DUBAI – When Afghanistan's president was killed in a communist coup in 1978 and the country plunged into violent chaos, Mohammed Omer Rahimy bundled up his family’s treasures and fled to Vienna.
More than 40 years later, amid yet another violent upheaval in his home country, Rahimy found himself frantically loading those same artifacts onto a plane in cotton-stuffed boxes — this time to the first world's fair in the Middle East.
For the 62-year-old Rahimy, it was a mad rush to Dubai’s Expo 2020. He barely slept. But Rahimy was careful. He chose among the finest bronzes, jades, calligraphy and pottery from the vast Afghan antique collection he had amassed in Austria over the decades, which arrived at the fair earlier this week.
“It is important for the world to know that even though there is war and we are poor, our history is rich," Rahimy said. "Our culture is rich.”
The stakes were high, he felt. The historic fair had opened after a year's delay over the coronavirus pandemic, but Afghanistan was nowhere to be found on the fairgrounds, weeks after the Taliban took over the country with lightning speed.
The image of the shuttered Afghan national pavilion — for days a haphazardly furnished office space — at Dubai's Expo splashed across the internet, a grim reminder of the disarray that has marked the Taliban’s return to power.
“It hurt me so much to see the exhibit closed," said Rahimy. “I begged the Expo ... please, let me do something good for my people."
Afghanistan's previous government had organized the exhibit months before Kabul fell and the deposed President Ashraf Ghani fled to Abu Dhabi, the capital of the United Arab Emirates.

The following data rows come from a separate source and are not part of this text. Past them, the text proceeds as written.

--- src/rtl/prog_loader_pkg.sv ---
// ============================================================================
// Module  : prog_loader_pkg
// Brief   : Shared constants for the byte-stream memory-image loader.
// Revision: 1.0 - initial release
// ============================================================================
`default_nettype none

package prog_loader_pkg;

  // Frame FSM encoding
  localparam logic [2:0] S_IDLE    = 3'd0;
  localparam logic [2:0] S_ADDR_HI = 3'd1;
  localparam logic [2:0] S_ADDR_LO = 3'd2;
  localparam logic [2:0] S_CNT_HI  = 3'd3;
  localparam logic [2:0] S_CNT_LO  = 3'd4;
  localparam logic [2:0] S_DATA    = 3'd5;
  localparam logic [2:0] S_WRITE   = 3'd6;
  localparam logic [2:0] S_RUN     = 3'd7;

  localparam logic [7:0] HDR_IM_DEF = 8'hA5;
  localparam logic [7:0] HDR_DM_DEF = 8'h5A;
  localparam logic [7:0] HDR_GO_DEF = 8'hC3;

  // Width of a byte-within-word counter; never narrower than one bit.
  function automatic int bcnt_w(input int data_w);
    return (data_w / 8 > 1) ? $clog2(data_w / 8) : 1;
  endfunction

endpackage

`default_nettype wire

--- src/rtl/prog_loader_word_assembler.sv ---
// ============================================================================
// Module  : prog_loader_word_assembler
// Brief   : Big-endian byte-to-word shift register with end-of-word flag.
// Revision: 1.0 - initial release
// ============================================================================
`default_nettype none

module prog_loader_word_assembler
  import prog_loader_pkg::*;
#(
  parameter int DATA_W = 32
) (
  input  logic              clk,
  input  logic              rst,
  input  logic [7:0]        byte_i,
  input  logic              byte_valid_i,
  output logic [DATA_W-1:0] word_o,
  output logic              word_done_o
);

  localparam int                 BPW    = DATA_W / 8;
  localparam int                 BCNT_W = bcnt_w(DATA_W);
  localparam logic [BCNT_W-1:0]  LAST   = BCNT_W'(BPW - 1);

  logic [BCNT_W-1:0] cnt_q, cnt_d;
  logic [DATA_W-1:0] word_q, word_d;
  logic [DATA_W-1:0] shifted;

  generate
    if (DATA_W > 8) begin : g_shift
      assign shifted = {word_q[DATA_W-9:0], byte_i};
    end else begin : g_byte
      assign shifted = byte_i;
    end
  endgenerate

  always_comb begin
    word_d = word_q;
    cnt_d  = cnt_q;
    if (byte_valid_i) begin
      word_d = shifted;
      cnt_d  = (cnt_q == LAST) ? '0 : cnt_q + 1'b1;
    end
  end

  always_ff @(posedge clk) begin
    if (!rst) begin
      word_q <= '0;
      cnt_q  <= '0;
    end else begin
      word_q <= word_d;
      cnt_q  <= cnt_d;
    end
  end

  assign word_o      = word_q;
  assign word_done_o = byte_valid_i && (cnt_q == LAST);

endmodule

`default_nettype wire

--- src/rtl/prog_loader.sv ---
// ============================================================================
// Module  : prog_loader
// Brief   : Loads framed IM/DM images from a byte stream, then releases CPU.
// Revision: 1.0 - initial release
// ============================================================================
`default_nettype none

module prog_loader
  import prog_loader_pkg::*;
#(
  parameter int         ADDR_W = 12,
  parameter int         DATA_W = 32,
  parameter logic [7:0] HDR_IM = HDR_IM_DEF,
  parameter logic [7:0] HDR_DM = HDR_DM_DEF,
  parameter logic [7:0] HDR_GO = HDR_GO_DEF
) (
  input  logic              clk,
  input  logic              rst,
  input  logic [7:0]        in_data,
  input  logic              in_valid,
  output logic              in_ready,
  output logic              im_w_en,
  output logic              dm_w_en,
  output logic [ADDR_W-1:0] w_addr,
  output logic [DATA_W-1:0] w_data,
  output logic              cpu_rst,
  output logic              loading,
  output logic              err
);

  logic [2:0]        state_q, state_d;
  logic              tgt_dm_q, tgt_dm_d;
  logic [7:0]        hi_q, hi_d;
  logic [ADDR_W-1:0] addr_q, addr_d;
  logic [15:0]       cnt_q, cnt_d;
  logic              err_q, err_d;
  logic              xfer;
  logic              word_done;

  assign in_ready = (state_q != S_WRITE) && (state_q != S_RUN);
  assign xfer     = in_valid && in_ready;

  prog_loader_word_assembler #(
    .DATA_W (DATA_W)
  ) u_asm (
    .clk          (clk),
    .rst          (rst),
    .byte_i       (in_data),
    .byte_valid_i (xfer && (state_q == S_DATA)),
    .word_o       (w_data),
    .word_done_o  (word_done)
  );

  always_comb begin
    state_d  = state_q;
    tgt_dm_d = tgt_dm_q;
    hi_d     = hi_q;
    addr_d   = addr_q;
    cnt_d    = cnt_q;
    err_d    = err_q;
    case (state_q)
      S_IDLE: if (xfer) begin
        if (in_data == HDR_IM) begin
          tgt_dm_d = 1'b0;
          state_d  = S_ADDR_HI;
        end else if (in_data == HDR_DM) begin
          tgt_dm_d = 1'b1;
          state_d  = S_ADDR_HI;
        end else if (in_data == HDR_GO) begin
          state_d  = S_RUN;
        end else begin
          err_d    = 1'b1;
        end
      end
      S_ADDR_HI: if (xfer) begin
        hi_d    = in_data;
        state_d = S_ADDR_LO;
      end
      // Only the low ADDR_W bits of the 16-bit address field are kept.
      S_ADDR_LO: if (xfer) begin
        addr_d  = ADDR_W'({hi_q, in_data});
        state_d = S_CNT_HI;
      end
      S_CNT_HI: if (xfer) begin
        hi_d    = in_data;
        state_d = S_CNT_LO;
      end
      S_CNT_LO: if (xfer) begin
        cnt_d   = {hi_q, in_data};
        state_d = ({hi_q, in_data} == 16'd0) ? S_IDLE : S_DATA;
      end
      S_DATA: if (word_done) state_d = S_WRITE;
      S_WRITE: begin
        addr_d  = addr_q + 1'b1;
        cnt_d   = cnt_q - 16'd1;
        state_d = (cnt_q == 16'd1) ? S_IDLE : S_DATA;
      end
      S_RUN:   state_d = S_RUN;
      default: state_d = S_IDLE;
    endcase
  end

  always_ff @(posedge clk) begin
    if (!rst) begin
      state_q  <= S_IDLE;
      tgt_dm_q <= 1'b0;
      hi_q     <= 8'd0;
      addr_q   <= '0;
      cnt_q    <= 16'd0;
      err_q    <= 1'b0;
    end else begin
      state_q  <= state_d;
      tgt_dm_q <= tgt_dm_d;
      hi_q     <= hi_d;
      addr_q   <= addr_d;
      cnt_q    <= cnt_d;
      err_q    <= err_d;
    end
  end

  assign im_w_en = (state_q == S_WRITE) && !tgt_dm_q;
  assign dm_w_en = (state_q == S_WRITE) &&  tgt_dm_q;
  assign w_addr  = addr_q;
  assign cpu_rst = (state_q != S_RUN);
  assign loading = (state_q != S_RUN);
  assign err     = err_q;

endmodule

`default_nettype wire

With flights still largely halted in and out of Afghanistan and the country careening into an economic abyss, Rahimy said the pavilion would have remained hauntingly empty had he not stepped in.
An independent antiques dealer who has helped supply Afghanistan's Expo showcases for years, Rahimy says he paid out of pocket this time to ship his family heirlooms and other artistic artifacts from Vienna to Dubai. The collection includes rusted oil lamps incised with Islamic calligraphy from the 16th century, dazzling lapis lazuli necklaces mined from the country's north and massive hand-woven carpets that he said still carry the scent of his mother.
“People in Afghanistan have no water, they have no bread. Now is the time I felt we really needed this kind of exhibit," Rahimy said, describing the economic crisis that has left ordinary Afghans struggling to survive and threatened to unravel whatever remains of America's nation-building ambitions.
Rahimy can opine for hours on Quranic book stands made from jade and the history of Afghanistan's perfume trade. But he grows quiet when asked about his countless relatives who remain in Kabul under its new Taliban rulers. Only his niece managed to escape, flying to Philadelphia during the final days of the U.S.-led evacuation.
“They are like everyone else,” he said of relatives who remain in Afghanistan, his voice trailing off.
Rahimy insists the overarching purpose of Afghanistan's pavilion is to put aside the turmoil dogging the country. But like elsewhere at Dubai's Expo, recent politics still manage to pervade it. Pavilion staffers stamp visitors' mock passports with the national emblem of the Afghan government installed after the 2001 U.S.-led invasion, not the Quranic version used by the Taliban during their earlier rule.
The rabab, a traditional Afghan folk instrument, hangs from one wall. Its players, Rahimy said, are too terrified to perform, now confronting an uncertain future amid signs that the Taliban will move to ban nonreligious music.
The wider context also isn't lost on the pavilion's visitors, after scenes of anguish and unrest transfixed much of the world as America's longest war came to a bitter end.
“The scenes of people at the airport in Kabul speak louder than anything,” said 36-year-old Chamali Smith from St. Helens, United Kingdom. But scanning the shelves stacked with Afghan saffron and stone, she added: “They've done remarkably well though here, I'm really happy and proud for them.”
Rahimy is just proud to say that Afghanistan is finally open at Expo. He hopes that the temporary six-month exhibit can provide a more lasting picture of what his nation is and has been.
“Regimes come and go. People get old and die. But the land stays. The mountains stay,” he said. “People wear amulets for good luck and they play instruments and they wash their hands in bowls.”